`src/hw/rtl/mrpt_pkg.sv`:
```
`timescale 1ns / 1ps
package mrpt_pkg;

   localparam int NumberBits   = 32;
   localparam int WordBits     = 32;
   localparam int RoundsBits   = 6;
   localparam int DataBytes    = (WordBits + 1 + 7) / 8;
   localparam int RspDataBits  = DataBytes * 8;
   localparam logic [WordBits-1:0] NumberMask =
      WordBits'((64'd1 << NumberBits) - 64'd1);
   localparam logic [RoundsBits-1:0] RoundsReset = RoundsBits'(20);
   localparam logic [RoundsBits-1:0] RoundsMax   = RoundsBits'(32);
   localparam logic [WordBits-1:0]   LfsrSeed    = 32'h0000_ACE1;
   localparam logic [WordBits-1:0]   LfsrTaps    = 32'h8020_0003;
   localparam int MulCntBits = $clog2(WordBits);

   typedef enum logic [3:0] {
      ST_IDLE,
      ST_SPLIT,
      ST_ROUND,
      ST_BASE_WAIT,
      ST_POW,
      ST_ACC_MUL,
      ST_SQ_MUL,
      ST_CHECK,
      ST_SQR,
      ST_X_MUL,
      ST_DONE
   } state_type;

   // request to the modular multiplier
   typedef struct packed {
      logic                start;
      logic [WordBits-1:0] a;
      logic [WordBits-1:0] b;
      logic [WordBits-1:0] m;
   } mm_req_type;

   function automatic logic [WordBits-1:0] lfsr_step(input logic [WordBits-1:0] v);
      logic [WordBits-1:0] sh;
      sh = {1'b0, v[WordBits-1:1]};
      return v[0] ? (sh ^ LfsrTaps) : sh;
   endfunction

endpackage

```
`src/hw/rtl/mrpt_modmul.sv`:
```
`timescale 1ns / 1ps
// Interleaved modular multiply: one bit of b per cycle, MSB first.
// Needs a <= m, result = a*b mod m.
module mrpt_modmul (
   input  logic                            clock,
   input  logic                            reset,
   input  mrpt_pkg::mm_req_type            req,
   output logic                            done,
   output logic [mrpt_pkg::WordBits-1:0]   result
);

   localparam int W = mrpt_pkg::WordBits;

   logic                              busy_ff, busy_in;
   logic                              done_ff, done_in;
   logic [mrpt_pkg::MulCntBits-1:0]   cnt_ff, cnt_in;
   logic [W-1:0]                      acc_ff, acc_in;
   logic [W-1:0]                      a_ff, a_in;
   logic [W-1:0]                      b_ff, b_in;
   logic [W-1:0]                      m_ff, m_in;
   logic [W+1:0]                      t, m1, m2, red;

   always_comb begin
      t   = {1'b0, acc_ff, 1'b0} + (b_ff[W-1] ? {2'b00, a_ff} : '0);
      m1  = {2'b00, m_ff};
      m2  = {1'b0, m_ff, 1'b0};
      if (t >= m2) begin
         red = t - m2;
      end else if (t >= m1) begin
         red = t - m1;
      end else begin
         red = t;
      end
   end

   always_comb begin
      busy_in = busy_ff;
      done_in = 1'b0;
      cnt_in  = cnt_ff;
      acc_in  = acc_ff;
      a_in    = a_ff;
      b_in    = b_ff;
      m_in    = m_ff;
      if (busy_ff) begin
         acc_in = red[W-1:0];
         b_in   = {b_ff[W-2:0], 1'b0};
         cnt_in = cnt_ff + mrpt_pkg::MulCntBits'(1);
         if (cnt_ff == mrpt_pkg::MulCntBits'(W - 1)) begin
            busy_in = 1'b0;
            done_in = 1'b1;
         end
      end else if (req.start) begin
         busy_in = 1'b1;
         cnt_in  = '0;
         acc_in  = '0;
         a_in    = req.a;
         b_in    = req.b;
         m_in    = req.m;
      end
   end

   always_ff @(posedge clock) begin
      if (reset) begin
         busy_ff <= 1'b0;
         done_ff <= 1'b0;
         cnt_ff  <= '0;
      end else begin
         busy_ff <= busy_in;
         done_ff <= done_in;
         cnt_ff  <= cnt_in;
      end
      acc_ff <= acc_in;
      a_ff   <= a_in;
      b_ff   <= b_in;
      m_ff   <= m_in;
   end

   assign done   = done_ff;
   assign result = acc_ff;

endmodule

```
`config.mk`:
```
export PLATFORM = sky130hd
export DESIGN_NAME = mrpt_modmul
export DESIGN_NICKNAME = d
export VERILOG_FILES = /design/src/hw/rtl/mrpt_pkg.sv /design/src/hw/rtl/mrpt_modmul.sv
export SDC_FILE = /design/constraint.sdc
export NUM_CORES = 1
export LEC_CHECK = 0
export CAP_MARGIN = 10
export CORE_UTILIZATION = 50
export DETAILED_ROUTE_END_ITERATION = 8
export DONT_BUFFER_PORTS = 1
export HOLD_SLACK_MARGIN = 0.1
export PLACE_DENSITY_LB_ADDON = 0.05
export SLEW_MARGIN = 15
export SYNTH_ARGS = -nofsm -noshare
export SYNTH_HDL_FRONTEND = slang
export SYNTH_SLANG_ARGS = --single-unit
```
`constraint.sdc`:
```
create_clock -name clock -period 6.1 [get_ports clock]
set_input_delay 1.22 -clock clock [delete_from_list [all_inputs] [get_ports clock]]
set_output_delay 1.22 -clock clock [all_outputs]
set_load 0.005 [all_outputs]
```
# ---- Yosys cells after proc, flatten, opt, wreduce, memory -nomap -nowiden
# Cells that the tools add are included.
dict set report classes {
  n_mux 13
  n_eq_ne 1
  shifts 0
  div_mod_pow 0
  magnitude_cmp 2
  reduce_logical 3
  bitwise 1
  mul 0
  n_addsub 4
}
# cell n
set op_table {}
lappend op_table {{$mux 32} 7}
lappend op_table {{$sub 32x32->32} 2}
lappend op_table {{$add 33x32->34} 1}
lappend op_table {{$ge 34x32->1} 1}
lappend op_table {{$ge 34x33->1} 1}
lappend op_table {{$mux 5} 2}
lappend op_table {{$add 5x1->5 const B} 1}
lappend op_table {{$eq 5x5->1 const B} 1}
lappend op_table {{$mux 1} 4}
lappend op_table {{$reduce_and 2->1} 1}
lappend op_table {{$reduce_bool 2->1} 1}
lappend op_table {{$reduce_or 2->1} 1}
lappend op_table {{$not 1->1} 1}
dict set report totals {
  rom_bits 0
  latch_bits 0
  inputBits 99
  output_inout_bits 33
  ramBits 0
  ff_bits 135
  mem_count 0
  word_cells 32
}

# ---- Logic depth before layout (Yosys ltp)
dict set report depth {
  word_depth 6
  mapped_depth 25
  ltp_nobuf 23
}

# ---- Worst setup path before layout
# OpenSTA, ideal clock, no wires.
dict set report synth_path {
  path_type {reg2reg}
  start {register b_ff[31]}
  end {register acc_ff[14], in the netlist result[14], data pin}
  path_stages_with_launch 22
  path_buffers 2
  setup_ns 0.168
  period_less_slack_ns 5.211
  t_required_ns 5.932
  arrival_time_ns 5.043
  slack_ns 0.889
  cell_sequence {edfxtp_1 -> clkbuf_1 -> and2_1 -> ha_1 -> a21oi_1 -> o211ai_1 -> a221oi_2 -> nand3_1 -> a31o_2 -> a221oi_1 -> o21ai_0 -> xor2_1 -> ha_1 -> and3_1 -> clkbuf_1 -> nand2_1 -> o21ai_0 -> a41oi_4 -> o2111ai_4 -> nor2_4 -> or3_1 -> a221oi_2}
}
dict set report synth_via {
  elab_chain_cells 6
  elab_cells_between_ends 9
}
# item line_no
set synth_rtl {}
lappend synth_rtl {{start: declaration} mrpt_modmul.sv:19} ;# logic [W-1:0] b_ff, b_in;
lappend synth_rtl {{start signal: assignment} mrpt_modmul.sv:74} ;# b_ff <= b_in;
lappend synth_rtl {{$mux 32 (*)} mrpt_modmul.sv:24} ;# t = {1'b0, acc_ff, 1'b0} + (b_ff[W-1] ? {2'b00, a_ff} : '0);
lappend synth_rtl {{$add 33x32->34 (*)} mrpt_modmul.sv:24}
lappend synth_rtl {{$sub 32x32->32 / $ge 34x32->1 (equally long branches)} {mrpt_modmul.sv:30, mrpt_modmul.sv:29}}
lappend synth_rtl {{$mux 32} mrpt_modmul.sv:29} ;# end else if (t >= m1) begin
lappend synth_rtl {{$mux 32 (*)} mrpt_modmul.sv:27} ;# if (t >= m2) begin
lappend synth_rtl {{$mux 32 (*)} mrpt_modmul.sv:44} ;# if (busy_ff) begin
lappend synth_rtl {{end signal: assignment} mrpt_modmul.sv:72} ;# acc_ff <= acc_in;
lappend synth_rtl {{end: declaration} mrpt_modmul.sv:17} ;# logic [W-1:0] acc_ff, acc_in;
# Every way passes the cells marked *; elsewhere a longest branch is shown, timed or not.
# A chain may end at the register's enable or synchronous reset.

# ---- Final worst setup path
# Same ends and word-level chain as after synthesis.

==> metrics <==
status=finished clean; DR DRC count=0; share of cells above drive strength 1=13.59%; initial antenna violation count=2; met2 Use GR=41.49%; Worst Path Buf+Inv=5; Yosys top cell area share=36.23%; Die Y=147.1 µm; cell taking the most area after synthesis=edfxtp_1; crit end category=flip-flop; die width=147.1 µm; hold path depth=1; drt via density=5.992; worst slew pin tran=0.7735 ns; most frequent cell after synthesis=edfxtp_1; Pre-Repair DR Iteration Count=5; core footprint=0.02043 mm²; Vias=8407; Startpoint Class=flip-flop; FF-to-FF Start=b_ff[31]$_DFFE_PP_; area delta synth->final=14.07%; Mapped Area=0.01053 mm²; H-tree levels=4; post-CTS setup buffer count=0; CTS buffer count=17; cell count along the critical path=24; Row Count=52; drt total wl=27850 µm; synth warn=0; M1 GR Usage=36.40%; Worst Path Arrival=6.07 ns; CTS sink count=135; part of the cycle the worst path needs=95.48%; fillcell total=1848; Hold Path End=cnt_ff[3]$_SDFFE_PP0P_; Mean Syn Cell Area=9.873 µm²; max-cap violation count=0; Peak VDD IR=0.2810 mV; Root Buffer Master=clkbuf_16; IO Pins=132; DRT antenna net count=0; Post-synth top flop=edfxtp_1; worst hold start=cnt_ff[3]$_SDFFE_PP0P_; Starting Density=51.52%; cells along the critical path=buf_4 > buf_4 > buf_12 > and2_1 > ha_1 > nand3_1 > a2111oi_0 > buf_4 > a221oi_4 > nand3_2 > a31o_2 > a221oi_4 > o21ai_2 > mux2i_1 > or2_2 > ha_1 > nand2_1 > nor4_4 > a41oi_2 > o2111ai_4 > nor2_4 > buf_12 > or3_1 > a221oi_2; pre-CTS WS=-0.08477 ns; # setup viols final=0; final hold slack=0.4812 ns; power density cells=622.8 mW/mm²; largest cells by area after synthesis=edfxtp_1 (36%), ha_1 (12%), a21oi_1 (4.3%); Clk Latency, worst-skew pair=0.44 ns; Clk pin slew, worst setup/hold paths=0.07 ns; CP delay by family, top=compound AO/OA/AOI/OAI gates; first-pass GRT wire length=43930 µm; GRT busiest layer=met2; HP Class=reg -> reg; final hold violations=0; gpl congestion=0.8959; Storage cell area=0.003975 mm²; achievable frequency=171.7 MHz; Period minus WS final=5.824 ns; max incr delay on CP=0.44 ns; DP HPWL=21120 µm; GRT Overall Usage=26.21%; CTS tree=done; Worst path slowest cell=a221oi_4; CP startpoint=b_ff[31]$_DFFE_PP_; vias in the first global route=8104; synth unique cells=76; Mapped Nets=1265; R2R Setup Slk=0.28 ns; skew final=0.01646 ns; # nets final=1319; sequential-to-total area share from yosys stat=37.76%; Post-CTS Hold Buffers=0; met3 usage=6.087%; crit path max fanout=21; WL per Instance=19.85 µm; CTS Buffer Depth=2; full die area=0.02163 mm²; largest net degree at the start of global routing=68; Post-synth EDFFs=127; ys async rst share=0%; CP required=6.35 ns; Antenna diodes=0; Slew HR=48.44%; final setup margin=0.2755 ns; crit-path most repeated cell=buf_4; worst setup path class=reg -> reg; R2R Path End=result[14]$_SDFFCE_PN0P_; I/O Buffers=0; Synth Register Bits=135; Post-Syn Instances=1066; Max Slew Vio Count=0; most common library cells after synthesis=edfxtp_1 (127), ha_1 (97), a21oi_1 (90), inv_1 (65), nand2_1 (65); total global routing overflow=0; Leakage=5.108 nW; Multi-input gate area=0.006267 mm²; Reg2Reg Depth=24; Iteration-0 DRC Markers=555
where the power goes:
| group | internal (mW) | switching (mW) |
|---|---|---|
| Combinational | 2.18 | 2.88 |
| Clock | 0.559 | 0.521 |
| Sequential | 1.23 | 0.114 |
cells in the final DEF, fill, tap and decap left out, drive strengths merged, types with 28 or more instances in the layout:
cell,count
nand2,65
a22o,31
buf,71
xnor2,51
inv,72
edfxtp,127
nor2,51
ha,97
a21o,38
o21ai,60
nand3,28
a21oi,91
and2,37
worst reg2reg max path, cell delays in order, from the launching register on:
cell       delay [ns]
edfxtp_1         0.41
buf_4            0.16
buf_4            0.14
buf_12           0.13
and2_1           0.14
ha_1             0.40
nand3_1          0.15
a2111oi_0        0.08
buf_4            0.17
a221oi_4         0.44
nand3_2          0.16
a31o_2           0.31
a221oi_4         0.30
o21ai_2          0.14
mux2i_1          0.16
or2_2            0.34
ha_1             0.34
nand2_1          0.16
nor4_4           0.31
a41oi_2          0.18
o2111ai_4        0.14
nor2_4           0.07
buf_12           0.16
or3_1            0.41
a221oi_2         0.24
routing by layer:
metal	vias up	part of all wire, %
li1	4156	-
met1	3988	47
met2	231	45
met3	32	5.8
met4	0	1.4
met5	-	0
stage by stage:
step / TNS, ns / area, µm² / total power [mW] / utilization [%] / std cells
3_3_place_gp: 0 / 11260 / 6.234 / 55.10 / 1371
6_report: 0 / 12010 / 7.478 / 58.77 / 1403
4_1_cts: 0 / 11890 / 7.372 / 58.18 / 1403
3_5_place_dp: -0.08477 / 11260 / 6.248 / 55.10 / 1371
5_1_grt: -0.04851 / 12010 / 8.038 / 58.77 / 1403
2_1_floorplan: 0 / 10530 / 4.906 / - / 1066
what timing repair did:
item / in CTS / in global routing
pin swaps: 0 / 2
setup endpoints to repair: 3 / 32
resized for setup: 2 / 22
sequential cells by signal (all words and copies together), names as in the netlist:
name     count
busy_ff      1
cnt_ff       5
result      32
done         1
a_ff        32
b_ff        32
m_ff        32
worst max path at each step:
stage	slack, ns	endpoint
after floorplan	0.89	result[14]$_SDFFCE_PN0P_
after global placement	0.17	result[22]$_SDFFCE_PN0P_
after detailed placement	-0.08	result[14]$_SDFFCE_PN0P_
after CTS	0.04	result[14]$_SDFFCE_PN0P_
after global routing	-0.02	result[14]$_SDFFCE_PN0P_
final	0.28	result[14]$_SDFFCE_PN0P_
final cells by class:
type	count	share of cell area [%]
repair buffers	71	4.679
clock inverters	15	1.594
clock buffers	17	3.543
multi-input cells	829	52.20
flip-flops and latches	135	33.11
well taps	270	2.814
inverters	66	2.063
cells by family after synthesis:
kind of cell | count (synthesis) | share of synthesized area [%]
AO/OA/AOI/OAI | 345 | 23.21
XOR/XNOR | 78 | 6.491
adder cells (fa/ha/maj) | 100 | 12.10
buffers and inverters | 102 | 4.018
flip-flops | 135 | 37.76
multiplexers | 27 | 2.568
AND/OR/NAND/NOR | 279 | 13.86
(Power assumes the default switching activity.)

════════════════════

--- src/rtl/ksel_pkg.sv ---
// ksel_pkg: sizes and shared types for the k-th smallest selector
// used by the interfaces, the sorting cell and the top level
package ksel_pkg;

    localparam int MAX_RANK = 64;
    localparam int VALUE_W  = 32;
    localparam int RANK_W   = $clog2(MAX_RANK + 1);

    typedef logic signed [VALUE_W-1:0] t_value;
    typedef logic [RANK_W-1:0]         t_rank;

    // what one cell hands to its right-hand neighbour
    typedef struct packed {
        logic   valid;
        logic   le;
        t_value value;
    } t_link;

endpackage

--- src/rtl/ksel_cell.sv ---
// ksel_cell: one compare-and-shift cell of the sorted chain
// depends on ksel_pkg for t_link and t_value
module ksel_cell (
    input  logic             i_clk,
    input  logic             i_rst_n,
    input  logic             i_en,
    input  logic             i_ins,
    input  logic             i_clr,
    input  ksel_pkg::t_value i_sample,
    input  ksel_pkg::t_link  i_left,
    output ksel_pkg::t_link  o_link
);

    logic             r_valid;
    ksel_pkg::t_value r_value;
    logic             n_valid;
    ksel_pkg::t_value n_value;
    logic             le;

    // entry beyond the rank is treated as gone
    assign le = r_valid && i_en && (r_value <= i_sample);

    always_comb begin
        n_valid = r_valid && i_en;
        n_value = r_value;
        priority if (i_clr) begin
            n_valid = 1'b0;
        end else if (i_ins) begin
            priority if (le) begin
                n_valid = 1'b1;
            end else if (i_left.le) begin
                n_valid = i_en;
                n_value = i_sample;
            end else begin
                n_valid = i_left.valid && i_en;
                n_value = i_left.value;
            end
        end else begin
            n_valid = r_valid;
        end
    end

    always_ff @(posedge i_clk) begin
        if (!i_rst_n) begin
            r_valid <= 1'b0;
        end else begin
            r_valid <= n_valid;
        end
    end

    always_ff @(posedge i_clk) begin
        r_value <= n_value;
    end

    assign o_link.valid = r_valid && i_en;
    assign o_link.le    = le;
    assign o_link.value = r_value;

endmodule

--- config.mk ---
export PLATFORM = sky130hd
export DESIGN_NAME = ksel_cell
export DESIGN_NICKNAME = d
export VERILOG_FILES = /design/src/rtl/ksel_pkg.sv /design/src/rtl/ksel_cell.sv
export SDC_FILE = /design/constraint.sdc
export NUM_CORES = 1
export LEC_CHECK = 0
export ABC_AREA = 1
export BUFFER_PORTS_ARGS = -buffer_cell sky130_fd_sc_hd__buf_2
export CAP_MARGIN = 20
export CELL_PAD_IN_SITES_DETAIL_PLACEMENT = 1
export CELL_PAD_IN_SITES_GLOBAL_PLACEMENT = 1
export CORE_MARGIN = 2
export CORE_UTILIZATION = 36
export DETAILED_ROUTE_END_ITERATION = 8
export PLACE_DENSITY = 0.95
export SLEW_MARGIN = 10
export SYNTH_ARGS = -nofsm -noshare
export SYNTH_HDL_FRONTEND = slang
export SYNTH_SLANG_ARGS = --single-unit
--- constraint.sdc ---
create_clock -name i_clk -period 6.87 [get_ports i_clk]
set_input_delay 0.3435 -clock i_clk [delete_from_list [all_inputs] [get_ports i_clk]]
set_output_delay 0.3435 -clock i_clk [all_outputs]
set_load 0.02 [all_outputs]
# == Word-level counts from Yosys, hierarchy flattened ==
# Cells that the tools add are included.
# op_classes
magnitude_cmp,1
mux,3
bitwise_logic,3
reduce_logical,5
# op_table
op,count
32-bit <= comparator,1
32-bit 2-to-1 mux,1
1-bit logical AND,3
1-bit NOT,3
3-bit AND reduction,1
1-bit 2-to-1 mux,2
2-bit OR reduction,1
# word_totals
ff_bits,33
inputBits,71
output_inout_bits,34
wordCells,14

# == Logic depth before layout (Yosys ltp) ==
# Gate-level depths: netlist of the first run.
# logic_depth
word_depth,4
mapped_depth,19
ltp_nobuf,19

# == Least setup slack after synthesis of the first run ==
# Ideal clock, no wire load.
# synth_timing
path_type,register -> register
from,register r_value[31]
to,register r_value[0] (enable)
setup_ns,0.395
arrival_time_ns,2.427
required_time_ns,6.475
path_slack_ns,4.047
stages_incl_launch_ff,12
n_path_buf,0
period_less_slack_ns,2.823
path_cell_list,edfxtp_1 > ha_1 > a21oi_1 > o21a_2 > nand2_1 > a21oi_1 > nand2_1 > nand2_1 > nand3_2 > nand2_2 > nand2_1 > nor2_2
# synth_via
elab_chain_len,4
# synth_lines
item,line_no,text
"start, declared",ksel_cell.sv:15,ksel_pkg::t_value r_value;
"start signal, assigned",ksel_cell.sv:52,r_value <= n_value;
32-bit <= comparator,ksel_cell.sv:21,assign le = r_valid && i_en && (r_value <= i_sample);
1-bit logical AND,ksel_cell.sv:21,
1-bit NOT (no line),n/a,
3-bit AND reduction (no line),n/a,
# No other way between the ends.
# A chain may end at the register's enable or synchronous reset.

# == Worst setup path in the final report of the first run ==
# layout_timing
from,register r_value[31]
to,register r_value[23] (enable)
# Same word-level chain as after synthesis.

════════════════════

#### Work instructions:
Checking each line of the data, count the ones containing "netlist", and give only that count.

#### Written reply:
3